-------- Data provided

--- src/rtl/tcap_pkg.sv ---
package tcap_pkg;
    localparam int TC_WORD_W   = 8;
    localparam int TC_CODE_W   = 5;
    localparam int TC_STBY_POS = 5;
    localparam int TC_RSVD_LO  = 6;

    typedef struct packed {
        logic                 standby;
        logic [TC_CODE_W-1:0] code;
    } tcap_active_t;
endpackage

--- src/rtl/tcap_sync.sv ---
module tcap_sync #(
    parameter int WIDTH  = 3,
    parameter int STAGES = 2
) (
    input  logic             clk,
    input  logic             rst_n,
    input  logic [WIDTH-1:0] din,
    output logic [WIDTH-1:0] level
);
    logic [STAGES-1:0][WIDTH-1:0] chain_d, chain_q;

    always_comb begin
        chain_d[0] = din;
        for (int i = 1; i < STAGES; i++) begin
            chain_d[i] = chain_q[i-1];
        end
    end

    always_ff @(posedge clk or negedge rst_n) begin
        if (!rst_n) begin
            chain_q <= '0;
        end else begin
            chain_q <= chain_d;
        end
    end

    assign level = chain_q[STAGES-1];
endmodule

--- src/rtl/tcap_shifter.sv ---
module tcap_shifter #(
    parameter int W = 8
) (
    input  logic         clk,
    input  logic         rst_n,
    input  logic         shift_en,
    input  logic         bit_in,
    output logic [W-1:0] word
);
    logic [W-1:0] word_d, word_q;

    always_comb begin
        word_d = word_q;
        if (shift_en) begin
            word_d = {word_q[W-2:0], bit_in};
        end
    end

    always_ff @(posedge clk or negedge rst_n) begin
        if (!rst_n) begin
            word_q <= '0;
        end else begin
            word_q <= word_d;
        end
    end

    assign word = word_q;
endmodule

--- src/rtl/tcap_settle.sv ---
module tcap_settle #(
    parameter int SWITCH_CYCLES = 1200,
    parameter int WAKE_CYCLES   = 7000
) (
    input  logic clk,
    input  logic rst_n,
    input  logic load,
    input  logic wake,
    output logic ready
);
    localparam int MAXC = (WAKE_CYCLES > SWITCH_CYCLES) ? WAKE_CYCLES : SWITCH_CYCLES;
    localparam int CW   = $clog2(MAXC + 1);
    localparam logic [CW-1:0] SW_LD = CW'(SWITCH_CYCLES - 1);
    localparam logic [CW-1:0] WK_LD = CW'(WAKE_CYCLES - 1);

    typedef struct packed {
        logic [CW-1:0] cnt;
        logic          rdy;
    } settle_t;

    settle_t st_d, st_q;

    always_comb begin
        st_d = st_q;
        if (load) begin
            st_d.cnt = wake ? WK_LD : SW_LD;
            st_d.rdy = 1'b0;
        end else if (st_q.cnt != '0) begin
            st_d.cnt = st_q.cnt - 1'b1;
        end else begin
            st_d.rdy = 1'b1;
        end
    end

    always_ff @(posedge clk or negedge rst_n) begin
        if (!rst_n) begin
            st_q.cnt <= WK_LD;
            st_q.rdy <= 1'b0;
        end else begin
            st_q <= st_d;
        end
    end

    assign ready = st_q.rdy;
endmodule

--- src/rtl/tcap_serial_rx.sv ---
module tcap_serial_rx
    import tcap_pkg::*;
#(
    parameter int SYNC_STAGES   = 2,
    parameter int SWITCH_CYCLES = 1200,
    parameter int WAKE_CYCLES   = 7000
) (
    input  logic                 clk,
    input  logic                 rst_n,
    input  logic                 ser_clk,
    input  logic                 ser_dat,
    input  logic                 ser_en,
    output logic [TC_CODE_W-1:0] tune_code,
    output logic                 standby,
    output logic                 ready,
    output logic                 rsvd_err
);
    localparam int LN_CLK = 0;
    localparam int LN_DAT = 1;
    localparam int LN_EN  = 2;

    typedef struct packed {
        logic         clk_prev;
        logic         en_prev;
        tcap_active_t act;
        logic         err;
    } rx_state_t;

    logic [2:0]           sync_lvl;
    logic                 sclk_rise;
    logic                 en_lvl;
    logic                 en_fall;
    logic                 shift_en;
    logic                 wake_sel;
    logic [TC_WORD_W-1:0] shift_word;
    rx_state_t            rx_d, rx_q;

    tcap_sync #(.WIDTH(3), .STAGES(SYNC_STAGES)) u_sync (
        .clk   (clk),
        .rst_n (rst_n),
        .din   ({ser_en, ser_dat, ser_clk}),
        .level (sync_lvl)
    );

    assign en_lvl    = sync_lvl[LN_EN];
    assign sclk_rise = sync_lvl[LN_CLK] & ~rx_q.clk_prev;
    assign en_fall   = ~sync_lvl[LN_EN] & rx_q.en_prev;
    assign shift_en  = sclk_rise & en_lvl;

    tcap_shifter #(.W(TC_WORD_W)) u_shift (
        .clk      (clk),
        .rst_n    (rst_n),
        .shift_en (shift_en),
        .bit_in   (sync_lvl[LN_DAT]),
        .word     (shift_word)
    );

    assign wake_sel = rx_q.act.standby & ~shift_word[TC_STBY_POS];

    tcap_settle #(.SWITCH_CYCLES(SWITCH_CYCLES), .WAKE_CYCLES(WAKE_CYCLES)) u_settle (
        .clk   (clk),
        .rst_n (rst_n),
        .load  (en_fall),
        .wake  (wake_sel),
        .ready (ready)
    );

    always_comb begin
        rx_d          = rx_q;
        rx_d.clk_prev = sync_lvl[LN_CLK];
        rx_d.en_prev  = sync_lvl[LN_EN];
        if (en_fall) begin
            rx_d.act.code    = shift_word[TC_CODE_W-1:0];
            rx_d.act.standby = shift_word[TC_STBY_POS];
            rx_d.err         = rx_q.err | (|shift_word[TC_WORD_W-1:TC_RSVD_LO]);
        end
    end

    always_ff @(posedge clk or negedge rst_n) begin
        if (!rst_n) begin
            rx_q <= '0;
        end else begin
            rx_q <= rx_d;
        end
    end

    assign tune_code = rx_q.act.code;
    assign standby   = rx_q.act.standby;
    assign rsvd_err  = rx_q.err;
endmodule

--- config.mk ---
export PLATFORM = sky130hd
export DESIGN_NAME = tcap_serial_rx
export DESIGN_NICKNAME = d
export VERILOG_FILES = /design/src/rtl/tcap_pkg.sv /design/src/rtl/tcap_sync.sv /design/src/rtl/tcap_shifter.sv /design/src/rtl/tcap_settle.sv /design/src/rtl/tcap_serial_rx.sv
export SDC_FILE = /design/constraint.sdc
export NUM_CORES = 1
export LEC_CHECK = 0
export ABC_CLOCK_PERIOD_IN_PS = 1600
export BUFFER_PORTS_ARGS = -buffer_cell sky130_fd_sc_hd__buf_4
export CORE_MARGIN = 1.5
export CORE_UTILIZATION = 30
export DETAILED_ROUTE_END_ITERATION = 12
export GPL_ROUTABILITY_DRIVEN = 0
export HOLD_SLACK_MARGIN = 0.12
export PLACE_DENSITY = 0.45
export SETUP_SLACK_MARGIN = 0.5
export SYNTH_ARGS = -nofsm -noshare
export SYNTH_HDL_FRONTEND = slang
export SYNTH_SLANG_ARGS = --single-unit
--- constraint.sdc ---
create_clock -name clk -period 1.6 [get_ports clk]
set_input_delay 0.16 -clock clk [delete_from_list [all_inputs] [get_ports clk]]
set_output_delay 0.16 -clock clk [all_outputs]
set_load 0.005 [all_outputs]
Yosys cells after proc, flatten, opt, wreduce, memory -nomap -nowiden
Index checks and enable logic that the tools add are counted.
Storage, ports and cells
  register bits after elaboration: 37
  output and inout bits: 8
Operators by class
  bitwise gates (word level): 8
  reduce and logical (&&, ||, !) cells: 3
  muxes and demuxes: 4
  equality and inequality tests: 1
  $add $sub $neg: 1
Operators with widths (count)
  $mux 13: 2
  $mux 14: 1
  $reduce_bool 13->1: 1
  $sub 13x1->13 const B: 1
  $and 1x1->1: 4
  $not 1->1: 3
  $ne 2x2->1 const B: 1
  $reduce_bool 2->1: 1
  $reduce_or 2->1: 1
  $mux 1: 1
  $or 1x1->1: 1

Logic depth before layout (Yosys ltp)
Gate-level depths: netlist (run 1).
  depth in word-level cells: 4
  gate-level depth with buffers: 6
  gate-level depth less buffers: 6

By module
From an unflattened synthesis (run 1), not the netlist that was laid out.
Unflattened totals
  cell total of the unflattened synthesis: 122
  area, all modules: 1689.1 um2
By module, submodules not included
  tcap_settle: area each 808.3 um2, cells an instance 73, seq. area each 361.6 um2, instances 1
  tcap_serial_rx: area each 399.1 um2, cells an instance 26, seq. area each 225.2 um2, instances 1
  tcap_shifter: area each 331.6 um2, cells an instance 17, seq. area each 200.2 um2, instances 1
  tcap_sync: area each 150.1 um2, cells an instance 6, seq. area each 150.1 um2, instances 1

Least setup slack after synthesis (run 1)
Ideal clock, no wire load.
  path kind: register to register
  start: reg u_settle.st_q[1] (netlist bit)
  end: reg u_settle.st_q[13] (netlist bit)
  arrival time: 1.652 ns
  stages on the path, launching flop included: 7
  required time: 1.531 ns
  library setup time: 0.069 ns
  setup slack: -0.121 ns
  cells stage by stage: dfstp_2 -> inv_1 -> ha_1 -> or4b_4 -> or3_1 -> xor2_1 -> o21ai_2
Between the ends
  word-level cells in the longest chain between the ends: 3
  elaborated cells on any way between the ends: 5
  those cells by class: 1 x add/sub; 2 x mux; 2 x reduce/logical
Ends and longest elaborated chain
  start, declared: RTL line tcap_settle.sv:21  | settle_t st_d, st_q;
  start signal, assigned: RTL line tcap_settle.sv:40  | st_q <= st_d;
  $sub 13x1->13: RTL line tcap_settle.sv:29  | st_d.cnt = st_q.cnt - 1'b1;
  $mux 13: RTL line tcap_settle.sv:28  | end else if (st_q.cnt != '0) begin
  $mux 14: RTL line tcap_settle.sv:25  | if (load) begin
Parallel ways exist; a longest one is shown, timed or not. The select of a mux whose other input is x is not followed.
A chain may end at the register's enable or synchronous reset.

Final worst setup path (run 1)
  start: reg u_settle.st_q[2] (netlist bit)
  end: reg u_settle.st_q[13] (netlist bit)
The elaborated chain is that of the path after synthesis.

==> results.md, run 1 <==
- Skew final: 7.461 ps
- Routed vias/inst: 4.556
- Share of the synthesized area in the top cell type: 0.4406
- Area grow syn2layout: 34.93%
- Placed cells: 226
- Fin nets: 177
- R2r startpoint: u_settle.st_q[2]
- Slew at the pin closest to its max-slew limit: 466.6 ps
- Die Y: 75.81 µm
- Root Driver: clkbuf_8
- Design area: 0.002146 mm²
- Fin cells: 241
- Slowest CP cell: or4b_4
- Area contributors post-synth: dfrtp_1 (44%), dfstp_2 (15%), nand2_1 (5.9%)
- Overflow after GRT: 0
- Share of power burned in combinational logic: 0.306
- Dpl cell area: 0.001846 mm²
- Slowest cell delay on critical path: 480 ps
- Sw Ratio: 0.3191
- IO Port Bufs: 12
- 1st-iter DRT viols: 65
- Switching power: 0.0009854 W
- Clock latency on the worst-skew pair: 280 ps
- Via total after detailed routing: 1,098
- Yosys top cell by area: dfrtp_1
- Seq/Total Area, Yosys: 0.5893
- Worst path cell trace: inv_2 > ha_4 > or4b_4 > or3_4 > xor2_1 > o21ai_2
- Level count of the clock H-tree: 2
- Hold_sp: u_sync.chain_d[3]
- Hold Crit Class: reg -> reg
- Yosys warning total: 0
- Reg2Reg Setup Slack: -110 ps
- Routed wire length: 3.227 mm
- Clock Power Share: 0.203
- Ant. Diodes: 0
- DR DRC count: 0
- First-pass GRT wire length: 5.340 mm
- Initial antenna violation count: 0
- Post-Synthesis Cell Area: 0.001590 mm²
- DR WL/cell: 13.39 µm
- Mean area per synthesized cell: 11.61 µm²
- Total core area: 0.005107 mm²
- Total Routing Usage GR: 0.1254
- Vias in the first global route: 1,085
- Die Wd: 75.81 µm
- RR Endpoint: u_settle.st_q[13]
- Sequential share of power: 0.491
- Final setup vio count: 3
- CTS tree: done
- Hold depth: 0
- Synth Register Bits: 37
- Initial Util: 0.3114
- Crit share post-route: 1.071
- Fin crit period: 1713 ps
- Failing checks: setup timing
- Final Hold Viols: 0
- # IOs: 13
- Synth cell types: 34
- Unrepaired setup endpoints after global routing: true
- P_leak: 0.9524 nW
- DIE AREA: 0.005746 mm²
- Power Total: 0.003088 W
- Sinks on Clock Net: 37
- Syn Nets: 144
- HPWL after DPL: 1.972 mm
- R2r worst-path depth: 6
- Peak VDD IR: 0.0007095 V
- Critical path endpoint category: flip-flop
- PD cells: 1439 mW/mm²
- Hold path endpoint: u_sync.level[0]
- CP Max Fanout: 4
- Final core utilization: 0.4201
- Initial DRT Pass Iterations: 4
- Relative slew slack: 0.6889
- Syn Inst Count: 137
- Largest net degree at the start of global routing: 38
- Crit path DAT: 1940 ps
- Critical Path Start Type: flip-flop
- Kind of critical path: reg -> reg
- Worst setup margin: -113.2 ps
- Post-place setup slack: -160.5 ps
- Antenna-violating nets left: 0
- Slew Viols, Final: 0
- Total CTS buffers: 5
- Site Rows: 26
- Status: complete, but fails checks
- Max-cap violations: 0
- Fmax: 0.5837 GHz
- Clk buf depth: 2
- Layout cells sized above 1: 0.4503
- Data required time at the worst endpoint: 1820 ps
- Int Power: 0.002103 W
- Reg clk slew, reported paths: 80 ps
==> registers in the layout, summed over array words and instances, names as in the netlist <==
name / cells
rsvd_err: 1
rx_q: 2
standby: 1
tune_code: 5
u_settle.ready: 1
u_settle.st_q: 13
u_shift.word: 8
u_sync.chain_d: 3
u_sync.level: 3
==> worst max-delay path, delay by kind of cell, from the launching register on <==
kind	cells	cell delay (ps)
buffers and inverters	1	70
and+or+nand+nor	2	820
xor gates and xnor gates	1	150
AOI/OAI and AO/OA	1	100
DFF	1	380
adders and majority gates	1	130
==> layout make-up <==
| type | count | area [µm²] |
|---|---|---|
| clock buffers | 6 | 72.57 |
| clock inverters | 2 | 10.01 |
| fillers | 479 | 2962 |
| inverters | 4 | 15.01 |
| multi-input cells | 90 | 745.7 |
| flip-flops and latches | 37 | 937.1 |
| well taps | 70 | 87.58 |
| repair buffers | 32 | 277.8 |
==> cells in the final DEF, fill, tap and decap left out, types with 2 or more instances in the layout <==
cell            n
dfrtp_1        28
xnor2_1         3
mux2_4          8
dfstp_2         9
nor4_4          2
xor2_1          6
nand4_4         2
nand2_2         2
o21ai_1         7
dlygate4sd3_1   4
buf_6           4
inv_2           2
o21ai_0         2
nand2_1        22
buf_4          23
clkbuf_8        5
ha_4            2
o21ai_2         2
clkinv_2        2
inv_1           2
nor2_1          5
o31ai_1         2
==> logic make-up after synthesis <==
kind of cell    count (synthesis)  synth area share
compound gates                 18           0.06610
xor+xnor                        9           0.04957
fa+ha+maj                       2           0.01573
buf+inv                        11           0.04878
flops                          37            0.5893
mux                             8           0.05665
simple gates                   52            0.1739
==> cell usage after synthesis <==
cell type	number
a21boi_0	1
a21oi_1	2
a31oi_1	1
and2_0	2
buf_4	5
buf_6	1
clkbuf_8	1
dfrtp_1	28
dfstp_2	9
ha_1	2
inv_1	4
mux2_2	8
nand2_1	25
nand3_1	2
nand3b_1	1
nand3b_2	1
nand4_1	1
nand4_2	1
nor2_1	6
nor2b_1	2
nor3_1	3
nor4_1	1
nor4_2	1
o21ai_0	10
o21ai_2	1
o21bai_1	1
o31ai_1	2
or2b_2	1
or3_1	2
or4_1	1
or4_4	1
or4b_4	1
xnor2_1	3
xor2_1	6
==> power by group through the flow <==
stage          Combinational, W  Sequential (W)  Clock, W
2_1_floorplan          0.000453         0.00150         0
3_3_place_gp           0.000741         0.00150         0
3_5_place_dp           0.000756         0.00152         0
4_1_cts                0.000868         0.00151  0.000643
5_1_grt                 0.00106         0.00155  0.000679
6_report               0.000946         0.00152  0.000626
==> how the worst max path moves through the flow <==
| stage | startpoint | end | slack, ps | cells after the start |
|---|---|---|---|---|
| after global placement | u_settle.st_q[2] | u_settle.st_q[13] | -130 | 6 |
| after CTS | u_settle.st_q[2] | u_settle.st_q[13] | -110 | 6 |
| after global routing | u_settle.st_q[2] | u_settle.st_q[13] | -190 | 6 |
| after floorplan | u_settle.st_q[2] | u_settle.st_q[13] | -110 | 6 |
| final | u_settle.st_q[2] | u_settle.st_q[13] | -110 | 6 |
| after detailed placement | u_settle.st_q[2] | u_settle.st_q[13] | -160 | 6 |
==> stage by stage <==
step                      hold WS, ps  TNS, ps
final                           352.5   -301.3
after global placement          149.1   -385.4
after global routing            357.1   -654.4
after detailed placement        155.6   -603.5
after CTS                       353.5   -316.2
after floorplan                -135.6   -146.0
==> timing repair <==
| item | 4_1_cts | 5_1_grt |
|---|---|---|
| setup endpoints to repair | 29 | 22 |
| cloned | 1 | 0 |
| hold endpoints to repair | 31 | 0 |
| buffers inserted | 2 | 0 |
| pin swaps | 3 | 4 |
| resized for setup | 14 | 22 |
| hold buffers | 4 | 0 |
==> metal layers <==
| metal | wire [µm] | track usage | part of all wire | vias up |
|---|---|---|---|---|
| met5 | 0 | 0 | 0 | - |
| li1 | - | - | - | 522 |
| met1 | 1612 | 0.1789 | 0.50 | 555 |
| met4 | 24 | 0.04563 | 0.0074 | 0 |
| met2 | 1503 | 0.1836 | 0.47 | 17 |
| met3 | 87 | 0.03175 | 0.027 | 4 |
Note: power is estimated with default switching activity, not from simulation.
==> run 2: changes to the inputs <==
Settings changed: CORE_UTILIZATION 30 to 52, PLACE_DENSITY 0.45 to 0.72.
==> results.md, run 2 (synthesis gave the netlist of run 1 again) <==
- Status: complete, but fails checks
- Failing checks: setup timing
- DR DRC count: 0 (unchanged)
- Power Total: 0.003043 W (-1.4%)
- Root Driver: clkbuf_4
- Total CTS buffers: 5 (unchanged)
- Die Y: 58.30 µm (-23%)
- Placed cells: 187 (-17%)
- Site Rows: 19 (-27%)
- Area grow syn2layout: 31.08%
- Fin crit period: 1724 ps (+10.67 ps)
- Total Routing Usage GR: 0.2159 (+0.09053)
- Unrepaired setup endpoints after global routing: true
- Met1 wire length: 1.333 mm (-17%)
- Kind of critical path: reg -> reg
- Level count of the clock H-tree: 2 (unchanged)
- Crit share post-route: 1.077 (+0.006671)
- Top Layer Used: met4
- R2r worst-path depth: 6 (unchanged)
- Reg clk slew, reported paths: 110 ps (+30 ps)
- Overflow after GRT: 0 (unchanged)
- RR Endpoint: u_settle.st_q[13]
- Final Hold Viols: 0 (unchanged)
- Met2 wire len: 1.547 mm (+2.9%)
- Commonest cells after routing, fill and taps aside: dfrtp_1 (28), buf_4 (25), nand2_1 (23)
- Ant. Diodes: 0 (unchanged)
- Sinks on Clock Net: 37 (unchanged)
- Layout cells sized above 1: 0.4477 (-0.002618)
- Slew at the pin closest to its max-slew limit: 449.8 ps (-16.85 ps)
- Via total after detailed routing: 1,099 (+0.091%)
- R2r startpoint: u_settle.st_q[2]
- Routed wl met3: 152 µm (+75%)
- Final setup vio count: 3 (unchanged)
- Initial Util: 0.5621 (+0.2508)
- DIE AREA: 0.003399 mm² (-41%)
- Worst setup path start: u_settle.st_q[2]
- Initial antenna violation count: 0 (unchanged)
- 1st-iter DRT viols: 42 (-35%)
- Fmax: 0.5801 GHz (-0.62%)
- Share of power burned in combinational logic: 0.307 (about the same)
- Reg2Reg Setup Slack: -120 ps (about the same)
- Fin cells: 203 (-16%)
- Data required time at the worst endpoint: 1890 ps (+70 ps)
- Sum Neg Setup Slack: -296.5 ps (+4.802 ps)
- HPWL after DPL: 1.963 mm (-0.42%)
- Commonest non-fill, non-tap cell in the layout: dfrtp_1
- Slew Viols, Final: 0 (unchanged)
- Max-cap violations: 0 (unchanged)
- Routed wire length: 3.081 mm (-4.5%)
- Fin nets: 179 (+1.1%)
- Skew final: 7.075 ps (-0.3853 ps)
- Peak VDD IR: 0.001060 V (+49%)
- IO Port Bufs: 12 (unchanged)
- Largest Register: u_settle.st_q
- # IOs: 13 (unchanged)
- Clock latency on the worst-skew pair: 350 ps (+70 ps)
- Sw Ratio: 0.3100 (-0.009121)
- Vias in the first global route: 1,166 (+7.5%)
- Worst setup margin: -123.9 ps (-10.67 ps)
- Int Power: 0.002100 W (-0.12%)
- First-pass GRT wire length: 5.244 mm (-1.8%)
- Antenna-violating nets left: 0 (unchanged)
- Die Wd: 58.30 µm (-23%)
- Critical path endpoint category: flip-flop
- Crit path DAT: 2010 ps (+70 ps)
- CTS tree: done
- Routed vias/inst: 5.414 (+19%)
- Crit path to: u_settle.st_q[13]
- Sequential share of power: 0.490 (about the same)
- Clock Power Share: 0.204 (about the same)
- Switching power: 0.0009434 W (-4.3%)
- Max reg flops: 13 (unchanged)
- Relative slew slack: 0.7002 (+0.01123)
- DR WL/cell: 15.18 µm (+13%)
- Hold Crit Class: in -> async
- Min Hold Slack: 290.2 ps (-62.34 ps)
- Total core area: 0.002829 mm² (-45%)
- Clk buf depth: 2 (unchanged)
- CP Max Fanout: 5 (+1)
- PD cells: 1460 mW/mm² (+1.5%)
- Critical Path Start Type: flip-flop
- P_leak: 0.9549 nW (+0.26%)
- Largest net degree at the start of global routing: 38 (unchanged)
- Initial DRT Pass Iterations: 6 (+2)
## run 2: cell count changes in the layout (fill, tap and decap cells not counted), moves of 2 or more
cell,previous run,this run
and2_0,0,2
buf_4,23,25
clkbuf_4,0,5
clkbuf_8,5,0
o21ai_1,7,4
o21ai_2,2,6
## run 2: what timing repair did
item / 4_1_cts / 5_1_grt
endpoints found under the hold margin: 40 / 0
gates resized for setup: 20 / 14
pin swaps: 4 / 7
setup buffers: 5 / 0
endpoints found under the setup margin: 28 / 24
hold buffers: 4 / 0
## run 2: area by class of cell
cell class | count | area, µm²
fillers | 196 | 744.5
well taps | 31 | 38.79
clock inverters | 2 | 35.03
repair buffers | 35 | 304.0
clock buffers | 5 | 37.54
inverters | 4 | 15.01
flip-flops and latches | 37 | 937.1
multi-input cells | 89 | 716.9
## run 2: worst min path at each step
| stage | end | slack, ps | cells past startpoint |
|---|---|---|---|
| 2_1_floorplan | rsvd_err | -140 | 0 |
| 3_3_place_gp | u_settle.ready | 130 | 1 |
| 3_5_place_dp | u_settle.st_q[11] | 140 | 1 |
| 4_1_cts | u_settle.st_q[11] | 310 | 2 |
| 5_1_grt | tune_code[2] | 320 | 2 |
| 6_report | u_settle.st_q[11] | 290 | 2 |
## run 2: power by group through the flow
| stage | Combinational, W | Clock (W) | Sequential, W |
|---|---|---|---|
| after floorplan | 0.000453 | 0 | 0.00150 |
| after global placement | 0.000764 | 0 | 0.00147 |
| after detailed placement | 0.000795 | 0 | 0.00149 |
| after CTS | 0.000889 | 0.000628 | 0.00148 |
| after global routing | 0.00102 | 0.000677 | 0.00153 |
| final | 0.000934 | 0.000619 | 0.00149 |
## run 2: worst max-delay path, cell delays in order (launching register included)
cell and delay [ps]:
dfstp_2 380, inv_2 70, ha_4 130, or4b_4 480, or3_4 340, xor2_1 150
o21ai_2 110
## run 2: metal layers
metal	GRT usage	vias to the layer above
li1	-	532
met1	0.2642	534
met2	0.3419	29
met3	0.07253	4
met4	0.1096	0
met5	0	-
## run 2: per-stage QoR
step | utilization | cell area [µm²] | setup WS, ps
finish | 0.7368 | 2085 | -123.9
global route | 0.7368 | 2085 | -180.9
CTS | 0.7218 | 2042 | -113.1
detailed placement | 0.6351 | 1797 | -152.0
global placement | 0.6351 | 1797 | -124.5
floorplan | - | 1625 | -113.9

----------------

**Action item:**
Set down exactly the lines of the data above, beginning with the line that has "item / 4_1_cts / 5_1_grt" and ending with the line that has "tune_code[2] | 320 | 2 |", and no others.

**Result for this task:**
item / 4_1_cts / 5_1_grt
endpoints found under the hold margin: 40 / 0
gates resized for setup: 20 / 14
pin swaps: 4 / 7
setup buffers: 5 / 0
endpoints found under the setup margin: 28 / 24
hold buffers: 4 / 0
## run 2: area by class of cell
cell class | count | area, µm²
fillers | 196 | 744.5
well taps | 31 | 38.79
clock inverters | 2 | 35.03
repair buffers | 35 | 304.0
clock buffers | 5 | 37.54
inverters | 4 | 15.01
flip-flops and latches | 37 | 937.1
multi-input cells | 89 | 716.9
## run 2: worst min path at each step
| stage | end | slack, ps | cells past startpoint |
|---|---|---|---|
| 2_1_floorplan | rsvd_err | -140 | 0 |
| 3_3_place_gp | u_settle.ready | 130 | 1 |
| 3_5_place_dp | u_settle.st_q[11] | 140 | 1 |
| 4_1_cts | u_settle.st_q[11] | 310 | 2 |
| 5_1_grt | tune_code[2] | 320 | 2 |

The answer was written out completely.